## PROBLEM TO WORK ON:
Only the number is requested. Tally the lines of the data that hold the string "registers".

## DATA PROVIDED:
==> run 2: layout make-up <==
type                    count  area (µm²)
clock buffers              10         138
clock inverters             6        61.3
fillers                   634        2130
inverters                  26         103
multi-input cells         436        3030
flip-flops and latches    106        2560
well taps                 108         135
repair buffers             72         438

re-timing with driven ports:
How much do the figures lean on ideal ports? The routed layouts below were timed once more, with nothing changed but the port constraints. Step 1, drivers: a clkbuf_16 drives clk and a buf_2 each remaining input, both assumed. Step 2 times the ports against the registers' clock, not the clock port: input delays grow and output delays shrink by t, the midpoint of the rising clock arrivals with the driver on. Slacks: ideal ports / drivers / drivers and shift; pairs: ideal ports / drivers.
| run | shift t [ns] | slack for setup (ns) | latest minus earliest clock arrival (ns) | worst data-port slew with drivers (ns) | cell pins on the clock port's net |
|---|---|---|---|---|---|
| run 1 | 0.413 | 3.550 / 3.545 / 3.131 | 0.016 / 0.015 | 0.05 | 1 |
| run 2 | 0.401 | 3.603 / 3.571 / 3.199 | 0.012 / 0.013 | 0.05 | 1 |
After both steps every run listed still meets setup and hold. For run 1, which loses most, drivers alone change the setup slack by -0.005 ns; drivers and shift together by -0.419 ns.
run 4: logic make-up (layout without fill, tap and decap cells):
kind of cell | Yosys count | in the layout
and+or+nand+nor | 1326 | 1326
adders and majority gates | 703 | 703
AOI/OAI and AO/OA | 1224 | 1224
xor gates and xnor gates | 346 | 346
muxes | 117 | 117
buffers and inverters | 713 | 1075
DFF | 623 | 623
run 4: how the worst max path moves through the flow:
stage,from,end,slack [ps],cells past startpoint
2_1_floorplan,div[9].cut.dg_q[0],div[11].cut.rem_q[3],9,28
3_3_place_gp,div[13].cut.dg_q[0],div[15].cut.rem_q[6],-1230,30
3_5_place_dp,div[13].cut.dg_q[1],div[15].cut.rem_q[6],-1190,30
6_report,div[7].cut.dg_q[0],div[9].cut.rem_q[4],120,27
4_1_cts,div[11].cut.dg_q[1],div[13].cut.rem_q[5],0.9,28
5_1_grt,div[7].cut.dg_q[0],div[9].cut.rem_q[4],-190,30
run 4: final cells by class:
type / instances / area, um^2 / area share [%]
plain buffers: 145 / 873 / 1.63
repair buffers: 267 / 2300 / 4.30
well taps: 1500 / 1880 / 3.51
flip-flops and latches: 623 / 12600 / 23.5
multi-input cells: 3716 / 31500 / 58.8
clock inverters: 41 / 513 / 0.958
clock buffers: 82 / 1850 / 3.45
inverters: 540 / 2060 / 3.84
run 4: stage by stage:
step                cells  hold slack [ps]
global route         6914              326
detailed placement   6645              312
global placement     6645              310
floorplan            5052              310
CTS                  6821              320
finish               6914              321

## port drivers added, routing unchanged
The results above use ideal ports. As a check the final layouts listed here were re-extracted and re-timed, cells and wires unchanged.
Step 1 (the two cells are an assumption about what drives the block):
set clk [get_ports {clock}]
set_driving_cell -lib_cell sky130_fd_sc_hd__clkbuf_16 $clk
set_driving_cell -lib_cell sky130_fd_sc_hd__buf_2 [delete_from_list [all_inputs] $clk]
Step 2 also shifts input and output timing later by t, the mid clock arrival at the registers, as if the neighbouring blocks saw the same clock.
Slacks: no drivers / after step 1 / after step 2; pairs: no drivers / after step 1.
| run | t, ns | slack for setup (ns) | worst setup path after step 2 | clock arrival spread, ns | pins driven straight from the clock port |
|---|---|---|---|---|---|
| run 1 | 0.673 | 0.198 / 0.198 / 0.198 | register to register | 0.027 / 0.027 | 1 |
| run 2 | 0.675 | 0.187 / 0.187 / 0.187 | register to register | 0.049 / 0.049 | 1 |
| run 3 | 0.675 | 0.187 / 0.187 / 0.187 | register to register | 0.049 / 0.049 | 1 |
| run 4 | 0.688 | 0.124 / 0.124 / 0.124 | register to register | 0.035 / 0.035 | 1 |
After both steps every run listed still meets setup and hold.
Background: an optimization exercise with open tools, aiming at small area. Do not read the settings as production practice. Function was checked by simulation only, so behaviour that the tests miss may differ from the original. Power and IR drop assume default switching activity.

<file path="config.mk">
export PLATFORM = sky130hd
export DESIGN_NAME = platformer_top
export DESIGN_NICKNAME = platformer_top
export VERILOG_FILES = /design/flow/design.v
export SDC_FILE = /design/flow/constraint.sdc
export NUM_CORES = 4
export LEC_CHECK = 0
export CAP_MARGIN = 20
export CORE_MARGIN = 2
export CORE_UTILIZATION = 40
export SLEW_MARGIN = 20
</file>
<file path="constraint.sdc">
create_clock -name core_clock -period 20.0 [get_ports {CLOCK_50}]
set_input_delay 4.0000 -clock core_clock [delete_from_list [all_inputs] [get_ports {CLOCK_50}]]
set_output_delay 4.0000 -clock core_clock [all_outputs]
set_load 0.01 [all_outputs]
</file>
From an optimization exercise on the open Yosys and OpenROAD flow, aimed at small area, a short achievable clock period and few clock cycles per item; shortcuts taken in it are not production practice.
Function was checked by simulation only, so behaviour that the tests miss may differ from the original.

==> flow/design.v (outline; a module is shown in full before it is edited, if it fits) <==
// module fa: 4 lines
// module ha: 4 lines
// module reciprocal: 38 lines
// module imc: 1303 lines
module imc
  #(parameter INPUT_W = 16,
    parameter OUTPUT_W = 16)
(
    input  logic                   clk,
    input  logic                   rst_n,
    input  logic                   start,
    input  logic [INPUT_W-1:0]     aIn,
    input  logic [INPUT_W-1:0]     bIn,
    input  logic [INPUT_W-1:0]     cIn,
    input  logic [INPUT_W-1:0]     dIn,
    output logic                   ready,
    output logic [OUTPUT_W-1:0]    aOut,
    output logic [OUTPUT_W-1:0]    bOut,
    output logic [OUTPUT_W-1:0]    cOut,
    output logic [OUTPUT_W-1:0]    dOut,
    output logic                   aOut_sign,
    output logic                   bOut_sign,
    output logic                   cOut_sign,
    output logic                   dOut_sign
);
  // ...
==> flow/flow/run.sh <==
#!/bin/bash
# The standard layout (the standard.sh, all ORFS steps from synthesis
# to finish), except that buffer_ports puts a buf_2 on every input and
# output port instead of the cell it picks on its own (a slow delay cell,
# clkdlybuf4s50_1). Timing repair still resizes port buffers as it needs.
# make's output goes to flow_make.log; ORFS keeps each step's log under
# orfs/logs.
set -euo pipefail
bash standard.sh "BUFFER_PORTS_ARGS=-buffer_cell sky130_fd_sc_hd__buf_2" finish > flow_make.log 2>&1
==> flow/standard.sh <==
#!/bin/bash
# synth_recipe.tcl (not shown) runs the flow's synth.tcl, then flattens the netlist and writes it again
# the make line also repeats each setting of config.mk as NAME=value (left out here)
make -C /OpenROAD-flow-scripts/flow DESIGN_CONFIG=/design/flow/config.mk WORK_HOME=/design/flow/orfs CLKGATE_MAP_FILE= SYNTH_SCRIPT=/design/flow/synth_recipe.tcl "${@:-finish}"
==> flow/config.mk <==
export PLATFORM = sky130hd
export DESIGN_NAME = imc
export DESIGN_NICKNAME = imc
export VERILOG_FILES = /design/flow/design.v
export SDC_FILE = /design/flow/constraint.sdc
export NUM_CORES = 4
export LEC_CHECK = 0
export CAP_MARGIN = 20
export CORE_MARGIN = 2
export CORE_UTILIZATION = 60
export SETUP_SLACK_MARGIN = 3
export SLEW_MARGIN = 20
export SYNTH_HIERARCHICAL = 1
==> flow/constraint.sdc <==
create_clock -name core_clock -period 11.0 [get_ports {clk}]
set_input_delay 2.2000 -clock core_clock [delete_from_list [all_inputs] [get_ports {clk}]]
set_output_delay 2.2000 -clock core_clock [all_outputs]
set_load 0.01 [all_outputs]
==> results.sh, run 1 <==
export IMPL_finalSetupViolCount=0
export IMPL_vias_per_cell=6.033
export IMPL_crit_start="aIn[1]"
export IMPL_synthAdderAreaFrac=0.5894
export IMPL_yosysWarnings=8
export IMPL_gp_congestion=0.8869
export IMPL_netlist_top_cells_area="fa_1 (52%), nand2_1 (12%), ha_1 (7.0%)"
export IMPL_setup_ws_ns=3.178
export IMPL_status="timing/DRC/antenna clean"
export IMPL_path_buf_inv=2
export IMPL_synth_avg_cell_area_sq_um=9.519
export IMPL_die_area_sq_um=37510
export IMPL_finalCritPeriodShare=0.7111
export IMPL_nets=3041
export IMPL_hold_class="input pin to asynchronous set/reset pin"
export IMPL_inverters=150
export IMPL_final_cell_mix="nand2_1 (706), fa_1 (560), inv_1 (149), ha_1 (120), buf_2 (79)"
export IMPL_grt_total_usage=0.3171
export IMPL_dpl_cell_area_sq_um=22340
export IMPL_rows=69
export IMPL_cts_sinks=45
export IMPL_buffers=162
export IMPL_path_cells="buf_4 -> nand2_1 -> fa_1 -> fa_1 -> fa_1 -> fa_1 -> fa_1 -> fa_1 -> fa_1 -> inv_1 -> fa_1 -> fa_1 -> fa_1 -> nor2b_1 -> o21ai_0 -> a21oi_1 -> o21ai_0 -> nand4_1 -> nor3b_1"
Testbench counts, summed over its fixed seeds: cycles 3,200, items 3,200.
...
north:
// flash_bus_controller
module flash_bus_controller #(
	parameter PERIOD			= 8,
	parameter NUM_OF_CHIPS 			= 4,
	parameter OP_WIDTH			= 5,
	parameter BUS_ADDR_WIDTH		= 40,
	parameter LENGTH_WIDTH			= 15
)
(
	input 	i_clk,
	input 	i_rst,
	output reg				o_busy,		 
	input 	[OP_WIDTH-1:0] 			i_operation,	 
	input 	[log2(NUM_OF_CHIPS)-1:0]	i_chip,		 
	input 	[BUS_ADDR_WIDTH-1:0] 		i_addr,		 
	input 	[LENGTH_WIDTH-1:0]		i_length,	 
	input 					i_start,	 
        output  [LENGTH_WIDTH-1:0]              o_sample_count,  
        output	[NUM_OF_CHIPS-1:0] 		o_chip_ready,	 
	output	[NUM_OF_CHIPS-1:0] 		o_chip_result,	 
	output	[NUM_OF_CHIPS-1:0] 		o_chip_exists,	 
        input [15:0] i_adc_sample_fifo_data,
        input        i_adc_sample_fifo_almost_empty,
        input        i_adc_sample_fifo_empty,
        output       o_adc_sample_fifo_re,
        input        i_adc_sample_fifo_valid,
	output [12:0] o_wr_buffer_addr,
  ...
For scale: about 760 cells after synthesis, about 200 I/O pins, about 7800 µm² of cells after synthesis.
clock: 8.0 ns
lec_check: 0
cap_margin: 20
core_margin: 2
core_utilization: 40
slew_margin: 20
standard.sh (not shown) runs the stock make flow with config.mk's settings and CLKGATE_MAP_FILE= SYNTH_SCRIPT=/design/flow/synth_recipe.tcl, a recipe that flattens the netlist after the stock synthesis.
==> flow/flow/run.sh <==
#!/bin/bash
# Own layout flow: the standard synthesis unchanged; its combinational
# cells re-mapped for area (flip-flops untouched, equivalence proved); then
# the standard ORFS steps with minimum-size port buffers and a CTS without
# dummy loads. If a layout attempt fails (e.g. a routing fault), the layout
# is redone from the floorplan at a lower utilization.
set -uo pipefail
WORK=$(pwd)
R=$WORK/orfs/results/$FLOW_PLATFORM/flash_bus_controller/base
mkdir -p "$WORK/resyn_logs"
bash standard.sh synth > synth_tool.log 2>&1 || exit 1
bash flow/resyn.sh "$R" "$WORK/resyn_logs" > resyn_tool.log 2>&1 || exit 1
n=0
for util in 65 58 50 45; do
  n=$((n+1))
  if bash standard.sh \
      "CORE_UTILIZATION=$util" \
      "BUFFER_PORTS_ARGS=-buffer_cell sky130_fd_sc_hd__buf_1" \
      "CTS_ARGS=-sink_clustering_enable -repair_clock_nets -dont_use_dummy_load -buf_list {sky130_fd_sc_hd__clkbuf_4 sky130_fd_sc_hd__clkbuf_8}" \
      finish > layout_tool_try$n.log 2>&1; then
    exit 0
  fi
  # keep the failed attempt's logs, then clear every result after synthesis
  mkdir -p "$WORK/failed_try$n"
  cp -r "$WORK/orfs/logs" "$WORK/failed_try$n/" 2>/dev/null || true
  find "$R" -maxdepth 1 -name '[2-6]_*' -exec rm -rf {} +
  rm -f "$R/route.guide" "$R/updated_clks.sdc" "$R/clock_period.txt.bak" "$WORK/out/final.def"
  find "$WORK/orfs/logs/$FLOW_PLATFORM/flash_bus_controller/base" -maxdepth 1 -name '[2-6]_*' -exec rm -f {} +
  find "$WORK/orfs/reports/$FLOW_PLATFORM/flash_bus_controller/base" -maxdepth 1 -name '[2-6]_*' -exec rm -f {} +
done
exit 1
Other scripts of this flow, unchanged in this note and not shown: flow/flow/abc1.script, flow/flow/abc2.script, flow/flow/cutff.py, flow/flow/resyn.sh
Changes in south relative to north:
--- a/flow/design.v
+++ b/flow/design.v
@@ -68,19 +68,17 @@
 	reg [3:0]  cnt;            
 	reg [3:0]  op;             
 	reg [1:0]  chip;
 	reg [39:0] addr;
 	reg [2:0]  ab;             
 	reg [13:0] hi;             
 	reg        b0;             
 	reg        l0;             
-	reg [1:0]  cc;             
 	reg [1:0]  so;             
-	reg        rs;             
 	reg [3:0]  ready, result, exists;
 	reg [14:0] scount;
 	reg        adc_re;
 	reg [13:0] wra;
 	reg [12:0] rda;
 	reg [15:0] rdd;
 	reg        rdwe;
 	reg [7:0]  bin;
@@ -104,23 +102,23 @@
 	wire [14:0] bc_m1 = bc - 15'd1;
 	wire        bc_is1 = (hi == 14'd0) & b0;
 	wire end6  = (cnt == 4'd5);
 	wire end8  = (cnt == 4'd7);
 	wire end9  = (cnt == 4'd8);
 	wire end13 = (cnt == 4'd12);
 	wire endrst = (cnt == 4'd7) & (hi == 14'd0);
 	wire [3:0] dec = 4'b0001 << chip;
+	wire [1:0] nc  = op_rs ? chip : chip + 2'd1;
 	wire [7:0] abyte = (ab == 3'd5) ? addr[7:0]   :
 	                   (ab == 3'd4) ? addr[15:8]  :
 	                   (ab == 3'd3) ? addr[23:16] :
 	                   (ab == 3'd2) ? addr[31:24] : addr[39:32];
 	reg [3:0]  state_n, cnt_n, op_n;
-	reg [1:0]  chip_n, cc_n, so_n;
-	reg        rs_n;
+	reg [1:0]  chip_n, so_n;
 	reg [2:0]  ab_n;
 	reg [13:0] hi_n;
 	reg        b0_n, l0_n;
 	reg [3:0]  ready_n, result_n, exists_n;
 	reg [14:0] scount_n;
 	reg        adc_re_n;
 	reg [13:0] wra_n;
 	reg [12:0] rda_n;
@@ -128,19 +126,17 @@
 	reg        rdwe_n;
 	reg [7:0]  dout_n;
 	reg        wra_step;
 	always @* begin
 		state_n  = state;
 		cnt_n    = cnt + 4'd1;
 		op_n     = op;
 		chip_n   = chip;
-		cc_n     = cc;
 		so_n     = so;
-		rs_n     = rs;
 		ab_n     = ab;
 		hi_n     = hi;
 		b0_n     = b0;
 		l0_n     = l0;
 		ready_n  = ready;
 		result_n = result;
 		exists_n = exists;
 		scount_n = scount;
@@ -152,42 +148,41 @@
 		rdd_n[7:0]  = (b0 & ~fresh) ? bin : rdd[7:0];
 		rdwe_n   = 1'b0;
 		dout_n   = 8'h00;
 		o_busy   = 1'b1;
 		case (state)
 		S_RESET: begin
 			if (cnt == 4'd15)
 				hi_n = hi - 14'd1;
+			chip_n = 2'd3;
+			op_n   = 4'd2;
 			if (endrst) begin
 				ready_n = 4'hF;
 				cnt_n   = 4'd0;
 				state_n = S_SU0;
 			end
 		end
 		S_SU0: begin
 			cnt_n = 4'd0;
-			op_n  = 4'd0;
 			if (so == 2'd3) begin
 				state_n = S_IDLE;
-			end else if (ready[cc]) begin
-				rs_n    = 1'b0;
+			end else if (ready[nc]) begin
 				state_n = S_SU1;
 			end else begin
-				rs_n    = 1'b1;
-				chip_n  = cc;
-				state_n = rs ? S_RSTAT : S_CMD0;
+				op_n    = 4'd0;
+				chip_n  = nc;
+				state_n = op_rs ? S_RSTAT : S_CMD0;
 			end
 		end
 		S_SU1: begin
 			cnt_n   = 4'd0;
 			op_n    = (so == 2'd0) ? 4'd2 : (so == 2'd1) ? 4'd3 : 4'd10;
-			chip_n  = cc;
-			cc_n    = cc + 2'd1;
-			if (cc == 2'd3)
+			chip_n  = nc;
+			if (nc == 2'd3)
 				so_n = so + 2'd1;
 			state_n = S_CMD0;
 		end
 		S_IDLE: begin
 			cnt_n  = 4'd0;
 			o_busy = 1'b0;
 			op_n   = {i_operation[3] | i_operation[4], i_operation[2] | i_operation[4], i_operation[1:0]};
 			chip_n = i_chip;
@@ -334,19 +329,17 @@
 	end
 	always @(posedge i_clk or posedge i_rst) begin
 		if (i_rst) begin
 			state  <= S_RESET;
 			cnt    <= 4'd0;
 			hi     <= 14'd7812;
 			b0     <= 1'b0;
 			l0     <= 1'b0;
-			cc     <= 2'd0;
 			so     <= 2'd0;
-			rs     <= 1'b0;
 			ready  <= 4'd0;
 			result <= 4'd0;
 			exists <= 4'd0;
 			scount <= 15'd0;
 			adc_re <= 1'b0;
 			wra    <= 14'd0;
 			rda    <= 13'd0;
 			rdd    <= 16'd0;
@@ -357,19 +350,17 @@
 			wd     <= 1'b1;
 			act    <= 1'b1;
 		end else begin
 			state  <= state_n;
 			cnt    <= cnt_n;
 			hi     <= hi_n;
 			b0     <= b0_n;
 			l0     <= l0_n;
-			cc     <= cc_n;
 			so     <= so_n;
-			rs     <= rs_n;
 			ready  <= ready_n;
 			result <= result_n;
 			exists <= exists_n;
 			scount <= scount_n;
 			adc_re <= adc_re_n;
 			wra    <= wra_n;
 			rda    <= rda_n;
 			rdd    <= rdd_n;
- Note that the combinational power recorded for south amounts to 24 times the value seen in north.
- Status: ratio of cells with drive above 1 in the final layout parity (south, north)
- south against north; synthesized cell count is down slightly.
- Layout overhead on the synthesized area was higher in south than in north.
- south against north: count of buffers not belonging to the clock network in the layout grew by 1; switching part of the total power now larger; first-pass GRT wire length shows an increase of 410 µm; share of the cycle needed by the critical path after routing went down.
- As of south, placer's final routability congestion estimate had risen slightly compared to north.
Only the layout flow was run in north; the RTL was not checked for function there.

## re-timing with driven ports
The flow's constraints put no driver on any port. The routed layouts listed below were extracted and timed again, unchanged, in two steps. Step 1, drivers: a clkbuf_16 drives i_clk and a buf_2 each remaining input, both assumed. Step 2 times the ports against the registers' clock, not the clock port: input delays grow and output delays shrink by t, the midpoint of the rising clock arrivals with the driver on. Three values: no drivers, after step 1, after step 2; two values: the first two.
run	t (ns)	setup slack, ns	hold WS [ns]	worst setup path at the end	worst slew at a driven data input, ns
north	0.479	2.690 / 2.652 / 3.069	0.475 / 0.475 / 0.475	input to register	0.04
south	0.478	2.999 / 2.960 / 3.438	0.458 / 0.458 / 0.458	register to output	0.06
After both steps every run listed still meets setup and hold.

## OUTPUT:
3